Oct 11, 2024
Oct 11, 2024
by T. Jahnavi
Neelu Ashok Nagpure is all of 11 years old but she single-handedly manages a family of five siblings, including a near-blind elder sister. Her day starts at 3 am, when she walks to a hand pump (where over 300 people have already queued up for water) with two drums, one bucket, one pitcher and four pots. Her day ends after 10 pm, when her family finishes dinner and goes to bed.
Neelu's family was ousted along with 350 other fisher folk on April 26, 2002 from the Totladoh forests and resettled in Wadamba area in Maharashtra.

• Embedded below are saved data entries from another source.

**config.mk**
```make
export PLATFORM = sky130hd
export DESIGN_NAME = pink_noise_voss_dice
export DESIGN_NICKNAME = d
export VERILOG_FILES = /design/src/hw/rtl/pnvd_pkg.sv /design/src/hw/rtl/pnvd_ram.sv /design/src/hw/rtl/pink_noise_voss_dice.sv
export SDC_FILE = /design/constraint.sdc
export NUM_CORES = 1
export LEC_CHECK = 0
export ABC_AREA = 1
export BUFFER_PORTS_ARGS = -buffer_cell sky130_fd_sc_hd__buf_4
export CAP_MARGIN = 20
export CELL_PAD_IN_SITES_DETAIL_PLACEMENT = 1
export CELL_PAD_IN_SITES_GLOBAL_PLACEMENT = 1
export CORE_ASPECT_RATIO = 0.6
export CORE_UTILIZATION = 49
export DETAILED_ROUTE_END_ITERATION = 10
export GPL_ROUTABILITY_DRIVEN = 0
export PLACE_DENSITY_LB_ADDON = 0.1
export SLEW_MARGIN = 20
export SYNTH_ARGS = -nofsm -noshare
export SYNTH_HDL_FRONTEND = slang
export SYNTH_HIERARCHICAL = 1
export SYNTH_SLANG_ARGS = --single-unit
```
**constraint.sdc**
```tcl
create_clock -name clk -period 7.16 [get_ports clk]
set_input_delay 2.148 -clock clk [delete_from_list [all_inputs] [get_ports clk]]
set_output_delay 2.148 -clock clk [all_outputs]
set_load 0.05 [all_outputs]
```
**src/hw/rtl/pnvd_pkg.sv**
```systemverilog
// ----------------------------------------------------------------------------
// pnvd_pkg
// shared constants and helpers for the voss dice pink noise block
// ----------------------------------------------------------------------------
package pnvd_pkg;

  // number of dice, a power of two so the die index is a plain bit slice
  localparam int NUM_DICE   = 16;
  localparam int DIE_IDX_W  = $clog2(NUM_DICE);

  localparam int WORD_W     = 32;
  localparam int DIE_SHIFT  = 13;
  localparam int DIE_W      = WORD_W - DIE_SHIFT;
  localparam int SUM_W      = DIE_W + DIE_IDX_W;
  localparam int SAMPLE_W   = 24;
  localparam int TZ_W       = $clog2(WORD_W) + 1;

  // offset that centers the sample, 2^22 in q1.22
  localparam logic [SAMPLE_W-1:0] HALF_SCALE = SAMPLE_W'(1) << (SAMPLE_W - 2);

  // trailing-zero count of the select word, reduced to a die index;
  // an all-zero word picks die 0
  function automatic logic [DIE_IDX_W-1:0] die_index(input logic [WORD_W-1:0] w);
    logic [TZ_W-1:0] n;
    n = '0;
    for (int i = WORD_W - 1; i >= 0; i--) begin
      if (w[i]) begin
        n = TZ_W'(i);
      end
    end
    return n[DIE_IDX_W-1:0];
  endfunction

endpackage

```
**src/hw/rtl/pnvd_ram.sv**
```systemverilog
// ----------------------------------------------------------------------------
// pnvd_ram
// generic single-write, single-read ram with registered read data
// ----------------------------------------------------------------------------
module pnvd_ram #(
  parameter int WIDTH = 8,
  parameter int DEPTH = 16
) (
  input  logic                     clk,
  input  logic                     wr_en,
  input  logic [$clog2(DEPTH)-1:0] wr_addr,
  input  logic [WIDTH-1:0]         wr_data,
  input  logic                     rd_en,
  input  logic [$clog2(DEPTH)-1:0] rd_addr,
  output logic [WIDTH-1:0]         rd_data
);

  logic [WIDTH-1:0] mem_r [DEPTH];

  always_ff @(posedge clk) begin
    if (wr_en) begin
      mem_r[wr_addr] <= wr_data;
    end
  end

  // read-first: a read at the write address returns the old word
  always_ff @(posedge clk) begin
    if (rd_en) begin
      rd_data <= mem_r[rd_addr];
    end
  end

endmodule

```
**src/hw/rtl/pink_noise_voss_dice.sv**
```systemverilog
// ----------------------------------------------------------------------------
// pink_noise_voss_dice
// voss dice pink noise: one die refreshed and one sample made per transfer
// ----------------------------------------------------------------------------
// path: the dice ram read is launched at the input transfer edge, the update
//   and sum are done while the item waits in stage 1, and the sample is
//   registered when stage 1 moves on into a free output register
// throughput: one transfer per cycle unless output stalls, set by the single
//   read-modify-write of one die per item on a one-read, one-write ram
// reset: synchronous, active low; clears the running sum and the per-die
//   valid bits, so unwritten dice read as zero and no ram clearing pass
//   is needed
module pink_noise_voss_dice
  import pnvd_pkg::*;
(
  input  logic                       clk,
  input  logic                       rst_n,
  // input channel
  input  logic                       in_valid,
  output logic                       in_stall,
  input  logic [WORD_W-1:0]          in_select_rand,
  input  logic [WORD_W-1:0]          in_white_rand,
  // result channel
  output logic                       out_valid,
  input  logic                       out_stall,
  output logic signed [SAMPLE_W-1:0] out_sample
);

  // handshake
  logic in_go;
  logic out_free;
  logic s1_go;

  // stage 1: die read in flight
  logic                 s1_v_r;
  logic [DIE_IDX_W-1:0] s1_k_r;
  logic [DIE_W-1:0]     s1_fresh_r;
  logic [DIE_W-1:0]     s1_white_r;

  // last die written, forwarded over the read-first ram
  logic                 lw_v_r;
  logic [DIE_IDX_W-1:0] lw_k_r;
  logic [DIE_W-1:0]     lw_d_r;

  // per-die valid bits stand in for a cleared ram
  logic [NUM_DICE-1:0]  dice_vld_r;

  logic [SUM_W-1:0]     sum_r;
  logic [SUM_W-1:0]     sum_nxt;

  logic                 out_v_r;
  logic [SAMPLE_W-1:0]  out_sample_r;
  logic [SAMPLE_W-1:0]  out_sample_nxt;

  logic [DIE_IDX_W-1:0] rd_k;
  logic [DIE_W-1:0]     ram_rd_data;
  logic [DIE_W-1:0]     old_die;

  // --------------------------------------------------------------------------
  // flow control: stage 1 moves on whenever the output register is free
  // --------------------------------------------------------------------------
  assign out_free = !out_v_r || !out_stall;
  assign s1_go    = s1_v_r && out_free;
  assign in_stall = s1_v_r && !out_free;
  assign in_go    = in_valid && !in_stall;

  assign rd_k = die_index(in_select_rand);

  // --------------------------------------------------------------------------
  // dice store
  // --------------------------------------------------------------------------
  pnvd_ram #(
    .WIDTH (DIE_W),
    .DEPTH (NUM_DICE)
  ) u_dice_ram (
    .clk     (clk),
    .wr_en   (s1_go),
    .wr_addr (s1_k_r),
    .wr_data (s1_fresh_r),
    .rd_en   (in_go),
    .rd_addr (rd_k),
    .rd_data (ram_rd_data)
  );

  // old die value: the last write wins (it may have raced the ram read),
  // else the ram word if the die was ever written, else zero
  always_comb begin
    if (lw_v_r && (lw_k_r == s1_k_r)) begin
      old_die = lw_d_r;
    end else if (dice_vld_r[s1_k_r]) begin
      old_die = ram_rd_data;
    end else begin
      old_die = '0;
    end
  end

  // running sum after swapping the die, then white part and centering offset
  always_comb begin
    sum_nxt        = sum_r + SUM_W'(s1_fresh_r) - SUM_W'(old_die);
    out_sample_nxt = SAMPLE_W'(sum_nxt) + SAMPLE_W'(s1_white_r) - HALF_SCALE;
  end

  // --------------------------------------------------------------------------
  // stage 1 registers
  // --------------------------------------------------------------------------
  always_ff @(posedge clk) begin
    if (!rst_n) begin
      s1_v_r <= 1'b0;
    end else if (in_go) begin
      s1_v_r <= 1'b1;
    end else if (s1_go) begin
      s1_v_r <= 1'b0;
    end
  end

  always_ff @(posedge clk) begin
    if (in_go) begin
      s1_k_r     <= rd_k;
      s1_fresh_r <= in_select_rand[WORD_W-1:DIE_SHIFT];
      s1_white_r <= in_white_rand[WORD_W-1:DIE_SHIFT];
    end
  end

  // --------------------------------------------------------------------------
  // write-back side: sum, valid bits, forwarding register
  // --------------------------------------------------------------------------
  always_ff @(posedge clk) begin
    if (!rst_n) begin
      sum_r      <= '0;
      dice_vld_r <= '0;
      lw_v_r     <= 1'b0;
    end else if (s1_go) begin
      sum_r              <= sum_nxt;
      dice_vld_r[s1_k_r] <= 1'b1;
      lw_v_r             <= 1'b1;
    end
  end

  always_ff @(posedge clk) begin
    if (s1_go) begin
      lw_k_r <= s1_k_r;
      lw_d_r <= s1_fresh_r;
    end
  end

  // --------------------------------------------------------------------------
  // output register
  // --------------------------------------------------------------------------
  always_ff @(posedge clk) begin
    if (!rst_n) begin
      out_v_r <= 1'b0;
    end else if (s1_go) begin
      out_v_r <= 1'b1;
    end else if (!out_stall) begin
      out_v_r <= 1'b0;
    end
  end

  always_ff @(posedge clk) begin
    if (s1_go) begin
      out_sample_r <= out_sample_nxt;
    end
  end

  assign out_valid  = out_v_r;
  assign out_sample = signed'(out_sample_r);

  // --------------------------------------------------------------------------
  // assertions
  // --------------------------------------------------------------------------
  // input is held back only while an item waits in stage 1
  a_stall_cause: assert property (@(posedge clk) disable iff (!rst_n)
    in_stall |-> s1_v_r)
    else $error("input stalled with stage 1 empty");

  // a new result only comes from a stage 1 transfer
  a_out_source: assert property (@(posedge clk) disable iff (!rst_n)
    $rose(out_v_r) |-> $past(s1_go))
    else $error("result appeared without stage 1 transfer");

  // die valid bits never drop once set
  a_vld_sticky: assert property (@(posedge clk) disable iff (!rst_n)
    $past(rst_n) |-> (($past(dice_vld_r) & ~dice_vld_r) == '0))
    else $error("die valid bit cleared outside reset");

  // a write always leaves the written die marked valid
  a_vld_after_wr: assert property (@(posedge clk) disable iff (!rst_n)
    lw_v_r |-> dice_vld_r[lw_k_r])
    else $error("last written die not marked valid");

endmodule
```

These families soon found that their traditional occupation of basket weaving was no longer possible because of lack of raw material and customers. They had to find work elsewhere. Neelu's parents leave home at dawn and walk four hours to weave baskets for a combined wage of Rs 30 (1US$=47.5) per day. They rarely come home before 9 pm.
Neelu's neighbors, Manda, Chanda and Kunda Maraskule, 14, 13 and 11 respectively, are not so lucky. Their parents work as laborers in Nagpur and don't meet them more than once or twice a month. They return with Rs 200, which feeds the family for a few days. Sometimes, when they don't return, the children have to fend for themselves.

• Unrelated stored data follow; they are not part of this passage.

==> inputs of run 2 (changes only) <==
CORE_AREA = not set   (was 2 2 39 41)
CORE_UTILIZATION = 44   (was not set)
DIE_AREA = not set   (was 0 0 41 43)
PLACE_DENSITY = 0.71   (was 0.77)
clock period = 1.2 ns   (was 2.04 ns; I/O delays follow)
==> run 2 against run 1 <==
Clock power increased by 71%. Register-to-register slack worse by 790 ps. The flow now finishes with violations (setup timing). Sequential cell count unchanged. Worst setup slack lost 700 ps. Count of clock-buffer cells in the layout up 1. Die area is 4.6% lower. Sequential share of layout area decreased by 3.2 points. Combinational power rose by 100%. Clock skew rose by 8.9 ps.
File: src/sv/cpf_check_digit_validator_top.sv
// Top level of the streaming CPF check-digit validator.
//
//   channel | direction | handshake             | payload
//   input   | in        | in_valid / in_stall   | char_code, last
//   output  | out       | out_valid / out_stall | valid_res, length_error,
//           |           |                       | format_error, check_error
//
// One character is taken per cycle while the input is not stalled; the result of a
// final character is shown through the input register and the result register.
// Reset clears the valid flags of the input and result registers and the running state.
// A stall on the output holds the result; the input stalls only while a final
// character waits in the input register behind a result that is still held.
module cpf_check_digit_validator_top (
	input  logic       clk,
	input  logic       arst_n,
	input  logic       in_valid,
	output logic       in_stall,
	input  logic [7:0] char_code,
	input  logic       last,
	output logic       out_valid,
	input  logic       out_stall,
	output logic       valid_res,
	output logic       length_error,
	output logic       format_error,
	output logic       check_error
);

	logic              valid_s1;
	logic [7:0]        char_code_s1;
	logic              last_s1;
	logic              advance;
	cpfv_pkg::state_t  state_q;
	cpfv_pkg::state_t  state_next;
	cpfv_pkg::result_t result;

	assign in_stall = valid_s1 && last_s1 && out_valid && out_stall;
	assign advance  = valid_s1 && !in_stall;

	always_ff @(posedge clk or negedge arst_n) begin
		if (!arst_n) begin
			valid_s1 <= 1'b0;
		end else if (!in_stall) begin
			valid_s1 <= in_valid;
		end
	end

	always_ff @(posedge clk) begin
		if (in_valid && !in_stall) begin
			char_code_s1 <= char_code;
			last_s1      <= last;
		end
	end

	cpfv_step u_step (
		.state_q    (state_q),
		.char_code  (char_code_s1),
		.last       (last_s1),
		.state_next (state_next),
		.result     (result)
	);

	always_ff @(posedge clk or negedge arst_n) begin
		if (!arst_n) begin
			state_q <= '0;
		end else if (advance) begin
			state_q <= state_next;
		end
	end

	always_ff @(posedge clk or negedge arst_n) begin
		if (!arst_n) begin
			out_valid <= 1'b0;
		end else if (advance && last_s1) begin
			out_valid <= 1'b1;
		end else if (!out_stall) begin
			out_valid <= 1'b0;
		end
	end

	always_ff @(posedge clk) begin
		if (advance && last_s1) begin
			valid_res    <= result.valid_res;
			length_error <= result.length_error;
			format_error <= result.format_error;
			check_error  <= result.check_error;
		end
	end

endmodule

File: src/sv/cpfv_step.sv
// Per-character update of the validator state and the result for a final character.
module cpfv_step (
	input  cpfv_pkg::state_t  state_q,
	input  logic [7:0]        char_code,
	input  logic              last,
	output cpfv_pkg::state_t  state_next,
	output cpfv_pkg::result_t result
);

	logic              is_digit;
	logic [7:0]        digit_full;
	logic [3:0]        digit;
	logic [3:0]        term1;
	logic [3:0]        term2;
	cpfv_pkg::kind_t   kind;
	cpfv_pkg::state_t  upd;

	assign is_digit   = (char_code >= cpfv_pkg::ASCII_ZERO) &&
		(char_code <= cpfv_pkg::ASCII_NINE);
	assign digit_full = char_code - cpfv_pkg::ASCII_ZERO;
	assign digit      = is_digit ? digit_full[3:0] : 4'd0;
	assign kind       = cpfv_pkg::pos_kind(state_q.position);
	assign term1      = cpfv_pkg::term_mod(digit, cpfv_pkg::weight_one(state_q.position));
	assign term2      = cpfv_pkg::term_mod(digit, cpfv_pkg::weight_two(state_q.position));

	always_comb begin
		upd = state_q;
		unique case (kind)
			cpfv_pkg::KIND_DIGIT: begin
				if (!is_digit) begin
					upd.format_bad = 1'b1;
				end
				upd.first_mod  = cpfv_pkg::add_mod(state_q.first_mod, term1);
				upd.second_mod = cpfv_pkg::add_mod(state_q.second_mod, term2);
			end
			cpfv_pkg::KIND_DOT: begin
				if (char_code != cpfv_pkg::DOT_CODE) begin
					upd.format_bad = 1'b1;
				end
			end
			cpfv_pkg::KIND_DASH: begin
				if (char_code != cpfv_pkg::DASH_CODE) begin
					upd.format_bad = 1'b1;
				end
			end
			cpfv_pkg::KIND_CHECK1: begin
				if (!is_digit) begin
					upd.format_bad = 1'b1;
					upd.check_bad  = 1'b1;
				end else if (digit != cpfv_pkg::expected_digit(state_q.first_mod)) begin
					upd.check_bad = 1'b1;
				end
				upd.second_mod = cpfv_pkg::add_mod(state_q.second_mod, term2);
			end
			cpfv_pkg::KIND_CHECK2: begin
				if (!is_digit) begin
					upd.format_bad = 1'b1;
					upd.check_bad  = 1'b1;
				end else if (digit != cpfv_pkg::expected_digit(state_q.second_mod)) begin
					upd.check_bad = 1'b1;
				end
			end
			cpfv_pkg::KIND_NONE: begin
			end
			default: begin
			end
		endcase
		if (state_q.position != cpfv_pkg::POS_MAX) begin
			upd.position = state_q.position + 4'd1;
		end
	end

	always_comb begin
		result.length_error = (state_q.position != cpfv_pkg::LAST_POS);
		result.check_error  = upd.check_bad || (state_q.position < cpfv_pkg::LAST_POS);
		result.format_error = upd.format_bad;
		result.valid_res    = !(result.length_error || result.check_error ||
			result.format_error);
	end

	always_comb begin
		if (last) begin
			state_next = '0;
		end else begin
			state_next = upd;
		end
	end

endmodule

File: config.mk
export PLATFORM = sky130hd
export DESIGN_NAME = cpf_check_digit_validator_top
export DESIGN_NICKNAME = d
export VERILOG_FILES = /design/src/sv/cpfv_pkg.sv /design/src/sv/cpf_check_digit_validator_top.sv /design/src/sv/cpfv_step.sv
export SDC_FILE = /design/constraint.sdc
export NUM_CORES = 1
export LEC_CHECK = 0
export BUFFER_PORTS_ARGS = -buffer_cell sky130_fd_sc_hd__buf_2
export CORE_ASPECT_RATIO = 0.5
export CORE_UTILIZATION = 35
export DETAILED_ROUTE_END_ITERATION = 6
export GPL_ROUTABILITY_DRIVEN = 0
export RECOVER_POWER = 25
export SYNTH_ARGS = -nofsm -noshare
export SYNTH_HDL_FRONTEND = slang
export SYNTH_SLANG_ARGS = --single-unit
File: constraint.sdc
create_clock -name clk -period 11.31 [get_ports clk]
set_clock_uncertainty 0.2 [all_clocks]
set_input_delay 1.6965 -clock clk [delete_from_list [all_inputs] [get_ports clk]]
set_output_delay 1.6965 -clock clk [all_outputs]
set_load 0.02 [all_outputs]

Children like Neelu and Manda are not alone. Disintegrated families are a grim reality for Totladoh oustees settled in Wadamba. While the government claims to have compensated them by giving tiny plots of 30 square feet each, most families have received nothing and have also lost their livelihood options.
Parents leave their children to migrate to Nagpur, or even to distant towns like Nashik, to look for work. There are more than 40 parent-less families in the settlement.
The social fallout is not hard to gauge. When the fisher folk first arrived in Wadamba, they were very quick to admit their children to nearby government primary schools. However, starvation soon forced the parents to leave their homes in the care of 'grown up' (11 and above) daughters.
Consequently, most of these girls have dropped out of school. The dropout rate among boys has, predictably, been less. Only a few parents have chosen to withdraw their older sons - 16 and above - from schools or push them to work for a living.
The workload on the 'little women' is enormous. Neelu has to bathe and dress her younger brother and sister, cook a meal for the afternoon, fetch dry twigs for fuel from a nearby forest, come back to cook an evening meal, wash clothes, clean the house and attend to her blind elder sister.
"I hardly ever get to sleep," says Neelu, whose tired eyes indicate her misery. She gets to bathe only occasionally for often there is no water left. "I have left school. Who will do all this work?"
The children are also vulnerable to other dangers when their parents are away. Yamu Waghade's three-year-old son died while she was away at work in Nagpur. Neelu's elder sister started losing her vision after a savage beating on the head from the elder brother.
The girls, who are forced to go into the forests to collect wood for fuel, are often heckled and even slapped by the forest guards. "The other day, a guard snatched the axe from my hand," says Chandana Funde (10). "When my elder brother heard about it, he hit me. Now I have to break the wood with my bare hands."
Sisters Sunita and Anjana Ramteke (9 and 15) share the housework. This gives an opportunity to Sunita to attend school for three or four days in a week. "We don't let our brother work. We tell him to study and get good marks," say the girls.
There has been significant rise in health problems among girls who have dropped out of school to look after families. Says Dr K Mohandas, who has lived with oustees in the past, "Overwork, lack of sleep and lack of sufficient food has destroyed their health. Most of them are severely anemic and suffer from aches and pains."
Shakun Bhatpai, mother of five children, says, "There will be more broken families. What comes first - starvation or family ties?"